Instructions to follow: Nothing but a number should be written: the count of lines below that contain "import".

Listed records:
## src/dxa_pkg.sv

```systemverilog
/*
 * Shared constants and types for the data-transfer issue path.
 * Lane, warp and barrier counts are fixed here and cannot be overridden
 * per instance. Barrier addresses are {warp, barrier}, so NUM_BAR_ENTRIES
 * must equal 2**BAR_ADDR_W.
 */
package dxa_pkg;

    localparam int XLEN            = 32;
    localparam int NUM_LANES       = 4;
    localparam int LANE_BITS       = 2;
    localparam int NUM_WARPS       = 4;
    localparam int NW_BITS         = 2;
    localparam int NUM_BARS        = 4;
    localparam int NB_BITS         = 2;
    localparam int BAR_ADDR_W      = NW_BITS + NB_BITS;
    localparam int NUM_BAR_ENTRIES = NUM_WARPS * NUM_BARS;
    localparam int UUID_W          = 8;
    localparam int LEN_W           = 8;
    localparam int WORD_BYTES      = 4;
    localparam int BAR_FIELD_LSB   = 16;

    typedef enum logic [1:0] {
        DXA_OP_SETUP0,
        DXA_OP_SETUP1,
        DXA_OP_START,
        DXA_OP_NOP
    } dxa_op_t;

    typedef enum logic [1:0] {
        ENG_IDLE,
        ENG_WALK,
        ENG_RSP
    } eng_state_t;

    // Warp id sits in the low bits of rs2, the barrier index further up
    function automatic logic [BAR_ADDR_W-1:0] bar_addr_of(input logic [XLEN-1:0] rs2);
        return {rs2[NW_BITS-1:0], rs2[BAR_FIELD_LSB +: NB_BITS]};
    endfunction

endpackage

```

## src/dxa_barrier_table.sv

```systemverilog
/*
 * Pending-bit table for transfer barriers, one bit per {warp, barrier}.
 * A setup to an entry that is already pending is refused until a done
 * clears it. A done is always accepted, even for an idle entry.
 */
`timescale 1ns/1ns

module dxa_barrier_table import dxa_pkg::*; (
    input  logic                       clk,
    input  logic                       rst,
    input  logic                       bar_valid,
    output logic                       bar_ready,
    input  logic [BAR_ADDR_W-1:0]      bar_addr,
    input  logic                       bar_is_done,
    output logic [NUM_BAR_ENTRIES-1:0] bar_pending
);

    logic bar_fire;

    assign bar_ready = bar_is_done || !bar_pending[bar_addr];
    assign bar_fire  = bar_valid && bar_ready;

    always_ff @(posedge clk) begin
        if (rst) begin
            bar_pending <= '0;
        end else if (bar_fire) begin
            // Done clears, setup arms
            bar_pending[bar_addr] <= !bar_is_done;
        end
    end

endmodule

```

## src/dxa_cfg_regs.sv

```systemverilog
/*
 * Transfer descriptor registers.
 * Setup0 writes the source and barrier, setup1 the destination and the
 * length from the low bits of rs2. Other opcodes leave them unchanged.
 */
`timescale 1ns/1ns

module dxa_cfg_regs import dxa_pkg::*; (
    input  logic                  clk,
    input  logic                  rst,
    input  logic                  wr_en,
    input  dxa_op_t               wr_op,
    input  logic [XLEN-1:0]       wr_rs1,
    input  logic [XLEN-1:0]       wr_rs2,
    output logic [XLEN-1:0]       src_addr,
    output logic [XLEN-1:0]       dst_addr,
    output logic [LEN_W-1:0]      xfer_len,
    output logic [BAR_ADDR_W-1:0] bar_addr
);

    always_ff @(posedge clk) begin
        if (rst) begin
            src_addr <= '0;
            dst_addr <= '0;
            xfer_len <= '0;
            bar_addr <= '0;
        end else if (wr_en) begin
            if (wr_op == DXA_OP_SETUP0) begin
                src_addr <= wr_rs1;
                bar_addr <= bar_addr_of(wr_rs2);
            end else if (wr_op == DXA_OP_SETUP1) begin
                dst_addr <= wr_rs1;
                xfer_len <= wr_rs2[LEN_W-1:0];
            end
        end
    end

endmodule

```

## src/dxa_engine.sv

```systemverilog
/*
 * Cluster-level transfer engine.
 * Only one transfer runs at a time: requests are taken in ENG_IDLE only.
 * The descriptor is sampled at start, so a later setup does not disturb a
 * walk in progress. Each word is one address pair, no data moves.
 */
`timescale 1ns/1ns

module dxa_engine import dxa_pkg::*; (
    input  logic                  clk,
    input  logic                  rst,
    input  logic                  req_valid,
    output logic                  req_ready,
    input  dxa_op_t               req_op,
    input  logic [XLEN-1:0]       req_rs1,
    input  logic [XLEN-1:0]       req_rs2,
    output logic                  rsp_valid,
    input  logic                  rsp_ready,
    output logic [BAR_ADDR_W-1:0] rsp_bar_addr,
    output logic                  rsp_done,
    output logic                  rsp_notify,
    output logic                  xfer_valid,
    input  logic                  xfer_ready,
    output logic [XLEN-1:0]       xfer_src,
    output logic [XLEN-1:0]       xfer_dst
);

    eng_state_t            state;
    logic [XLEN-1:0]       cfg_src;
    logic [XLEN-1:0]       cfg_dst;
    logic [LEN_W-1:0]      cfg_len;
    logic [BAR_ADDR_W-1:0] cfg_bar;
    logic [LEN_W-1:0]      words_left;
    logic                  req_fire;
    logic                  start_fire;
    logic                  xfer_fire;

    assign req_ready  = (state == ENG_IDLE);
    assign req_fire   = req_valid && req_ready;
    assign start_fire = req_fire && (req_op == DXA_OP_START);
    assign xfer_fire  = xfer_valid && xfer_ready;

    assign xfer_valid = (state == ENG_WALK);
    assign rsp_valid  = (state == ENG_RSP);
    // Every response here closes a walk and releases its barrier
    assign rsp_done   = rsp_valid;
    assign rsp_notify = rsp_valid;

    dxa_cfg_regs cfg (
        .clk      (clk),
        .rst      (rst),
        .wr_en    (req_fire),
        .wr_op    (req_op),
        .wr_rs1   (req_rs1),
        .wr_rs2   (req_rs2),
        .src_addr (cfg_src),
        .dst_addr (cfg_dst),
        .xfer_len (cfg_len),
        .bar_addr (cfg_bar)
    );

    always_ff @(posedge clk) begin
        if (rst) begin
            state <= ENG_IDLE;
        end else begin
            case (state)
                ENG_IDLE: begin
                    if (start_fire) begin
                        // An empty descriptor skips straight to the response
                        state <= (cfg_len == '0) ? ENG_RSP : ENG_WALK;
                    end
                end
                ENG_WALK: begin
                    if (xfer_fire && words_left == LEN_W'(1)) begin
                        state <= ENG_RSP;
                    end
                end
                ENG_RSP: begin
                    if (rsp_ready) begin
                        state <= ENG_IDLE;
                    end
                end
                default: state <= ENG_IDLE;
            endcase
        end
    end

    always_ff @(posedge clk) begin
        if (start_fire) begin
            xfer_src     <= cfg_src;
            xfer_dst     <= cfg_dst;
            words_left   <= cfg_len;
            rsp_bar_addr <= cfg_bar;
        end else if (xfer_fire) begin
            xfer_src   <= xfer_src + XLEN'(WORD_BYTES);
            xfer_dst   <= xfer_dst + XLEN'(WORD_BYTES);
            words_left <= words_left - LEN_W'(1);
        end
    end

endmodule

```

## src/dxa_issue_unit.sv

```systemverilog
/*
 * Core-side issue stage for transfer instructions.
 * Operands are taken from the lowest active lane only; an empty thread
 * mask falls back to lane 0. Every instruction, NOP included, waits for
 * req_ready. Setup0 is also held until its barrier entry is free.
 */
`timescale 1ns/1ns

module dxa_issue_unit import dxa_pkg::*; (
    input  logic                      clk,
    input  logic                      rst,
    input  logic                      exec_valid,
    output logic                      exec_ready,
    input  logic [UUID_W-1:0]         exec_uuid,
    input  logic [NW_BITS-1:0]        exec_wid,
    input  logic [NUM_LANES-1:0]      exec_tmask,
    input  dxa_op_t                   exec_op,
    input  logic [NUM_LANES*XLEN-1:0] exec_rs1,
    input  logic [NUM_LANES*XLEN-1:0] exec_rs2,
    output logic                      req_valid,
    input  logic                      req_ready,
    output dxa_op_t                   req_op,
    output logic [NW_BITS-1:0]        req_wid,
    output logic [XLEN-1:0]           req_rs1,
    output logic [XLEN-1:0]           req_rs2,
    input  logic                      rsp_valid,
    output logic                      rsp_ready,
    input  logic [BAR_ADDR_W-1:0]     rsp_bar_addr,
    input  logic                      rsp_done,
    input  logic                      rsp_notify,
    output logic                      bar_valid,
    input  logic                      bar_ready,
    output logic [BAR_ADDR_W-1:0]     bar_addr,
    output logic                      bar_is_done,
    output logic                      result_valid,
    input  logic                      result_ready,
    output logic [UUID_W-1:0]         result_uuid,
    output logic [NW_BITS-1:0]        result_wid
);

    logic [LANE_BITS-1:0] lane_sel;
    logic                 buf_ready;
    logic                 is_setup0;
    logic                 bar_ok;
    logic                 setup_go;
    logic                 rsp_notify_valid;
    logic                 rsp_emit;

    // Scanning downwards leaves the lowest set bit as the winner
    always_comb begin
        lane_sel = '0;
        for (int i = NUM_LANES - 1; i >= 0; i--) begin
            if (exec_tmask[i]) begin
                lane_sel = LANE_BITS'(i);
            end
        end
    end

    assign req_rs1 = exec_rs1[lane_sel*XLEN +: XLEN];
    assign req_rs2 = exec_rs2[lane_sel*XLEN +: XLEN];
    assign req_op  = exec_op;
    assign req_wid = exec_wid;

    assign is_setup0 = (exec_op == DXA_OP_SETUP0);
    assign bar_ok    = !is_setup0 || bar_ready;

    assign exec_ready = buf_ready && req_ready && bar_ok;
    assign req_valid  = exec_valid && exec_ready && (exec_op != DXA_OP_NOP);

    // The setup candidate selects the table address without depending on
    // bar_ready, which keeps the accept path free of a loop
    assign setup_go         = exec_valid && is_setup0 && buf_ready && req_ready;
    assign rsp_notify_valid = rsp_valid && rsp_notify;
    assign rsp_emit         = rsp_notify_valid && !setup_go;

    assign bar_valid   = setup_go || rsp_emit;
    assign bar_addr    = setup_go ? bar_addr_of(req_rs2) : rsp_bar_addr;
    assign bar_is_done = setup_go ? 1'b0 : rsp_done;

    assign rsp_ready = !rsp_notify_valid || (bar_ready && !setup_go);

    dxa_rsp_buffer rsp_buf (
        .clk           (clk),
        .rst           (rst),
        .valid_in      (exec_valid && req_ready && bar_ok),
        .ready_in      (buf_ready),
        .data_uuid_in  (exec_uuid),
        .data_wid_in   (exec_wid),
        .valid_out     (result_valid),
        .ready_out     (result_ready),
        .data_uuid_out (result_uuid),
        .data_wid_out  (result_wid)
    );

endmodule

```

## src/dxa_rsp_buffer.sv

```systemverilog
/*
 * Two-entry skid buffer for result headers.
 * The output is registered and ready_in comes straight from a flop, so a
 * push is taken only when the skid slot is empty.
 */
`timescale 1ns/1ns

module dxa_rsp_buffer import dxa_pkg::*; (
    input  logic               clk,
    input  logic               rst,
    input  logic               valid_in,
    output logic               ready_in,
    input  logic [UUID_W-1:0]  data_uuid_in,
    input  logic [NW_BITS-1:0] data_wid_in,
    output logic               valid_out,
    input  logic               ready_out,
    output logic [UUID_W-1:0]  data_uuid_out,
    output logic [NW_BITS-1:0] data_wid_out
);

    logic               skid_valid;
    logic [UUID_W-1:0]  skid_uuid;
    logic [NW_BITS-1:0] skid_wid;
    logic               push;
    logic               out_free;

    assign ready_in = !skid_valid;
    assign push     = valid_in && ready_in;
    assign out_free = !valid_out || ready_out;

    always_ff @(posedge clk) begin
        if (rst) begin
            valid_out  <= 1'b0;
            skid_valid <= 1'b0;
        end else if (out_free) begin
            valid_out  <= skid_valid || push;
            skid_valid <= 1'b0;
        end else if (push) begin
            skid_valid <= 1'b1;
        end
    end

    always_ff @(posedge clk) begin
        if (out_free) begin
            data_uuid_out <= skid_valid ? skid_uuid : data_uuid_in;
            data_wid_out  <= skid_valid ? skid_wid : data_wid_in;
        end else if (push) begin
            skid_uuid <= data_uuid_in;
            skid_wid  <= data_wid_in;
        end
    end

endmodule

```

## src/dxa_subsystem.sv

```systemverilog
/*
 * Issue unit, transfer engine and barrier table wired together.
 * The cluster path is always present. The transfer port carries
 * addresses only and the result data is implicitly zero.
 */
`timescale 1ns/1ns

module dxa_subsystem import dxa_pkg::*; (
    input  logic                       clk,
    input  logic                       rst,
    input  logic                       exec_valid,
    output logic                       exec_ready,
    input  logic [UUID_W-1:0]          exec_uuid,
    input  logic [NW_BITS-1:0]         exec_wid,
    input  logic [NUM_LANES-1:0]       exec_tmask,
    input  dxa_op_t                    exec_op,
    input  logic [NUM_LANES*XLEN-1:0]  exec_rs1,
    input  logic [NUM_LANES*XLEN-1:0]  exec_rs2,
    output logic                       result_valid,
    input  logic                       result_ready,
    output logic [UUID_W-1:0]          result_uuid,
    output logic [NW_BITS-1:0]         result_wid,
    output logic                       xfer_valid,
    input  logic                       xfer_ready,
    output logic [XLEN-1:0]            xfer_src,
    output logic [XLEN-1:0]            xfer_dst,
    output logic [NUM_BAR_ENTRIES-1:0] bar_pending
);

    logic                  req_valid;
    logic                  req_ready;
    dxa_op_t               req_op;
    logic [XLEN-1:0]       req_rs1;
    logic [XLEN-1:0]       req_rs2;
    logic                  rsp_valid;
    logic                  rsp_ready;
    logic [BAR_ADDR_W-1:0] rsp_bar_addr;
    logic                  rsp_done;
    logic                  rsp_notify;
    logic                  bar_valid;
    logic                  bar_ready;
    logic [BAR_ADDR_W-1:0] bar_addr;
    logic                  bar_is_done;

    dxa_issue_unit issue (
        .clk          (clk),
        .rst          (rst),
        .exec_valid   (exec_valid),
        .exec_ready   (exec_ready),
        .exec_uuid    (exec_uuid),
        .exec_wid     (exec_wid),
        .exec_tmask   (exec_tmask),
        .exec_op      (exec_op),
        .exec_rs1     (exec_rs1),
        .exec_rs2     (exec_rs2),
        .req_valid    (req_valid),
        .req_ready    (req_ready),
        .req_op       (req_op),
        // Warp tag is kept for later request tagging and has no sink yet
        .req_wid      (),
        .req_rs1      (req_rs1),
        .req_rs2      (req_rs2),
        .rsp_valid    (rsp_valid),
        .rsp_ready    (rsp_ready),
        .rsp_bar_addr (rsp_bar_addr),
        .rsp_done     (rsp_done),
        .rsp_notify   (rsp_notify),
        .bar_valid    (bar_valid),
        .bar_ready    (bar_ready),
        .bar_addr     (bar_addr),
        .bar_is_done  (bar_is_done),
        .result_valid (result_valid),
        .result_ready (result_ready),
        .result_uuid  (result_uuid),
        .result_wid   (result_wid)
    );

    dxa_engine engine (
        .clk          (clk),
        .rst          (rst),
        .req_valid    (req_valid),
        .req_ready    (req_ready),
        .req_op       (req_op),
        .req_rs1      (req_rs1),
        .req_rs2      (req_rs2),
        .rsp_valid    (rsp_valid),
        .rsp_ready    (rsp_ready),
        .rsp_bar_addr (rsp_bar_addr),
        .rsp_done     (rsp_done),
        .rsp_notify   (rsp_notify),
        .xfer_valid   (xfer_valid),
        .xfer_ready   (xfer_ready),
        .xfer_src     (xfer_src),
        .xfer_dst     (xfer_dst)
    );

    dxa_barrier_table bars (
        .clk         (clk),
        .rst         (rst),
        .bar_valid   (bar_valid),
        .bar_ready   (bar_ready),
        .bar_addr    (bar_addr),
        .bar_is_done (bar_is_done),
        .bar_pending (bar_pending)
    );

endmodule

```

Response to this task: 6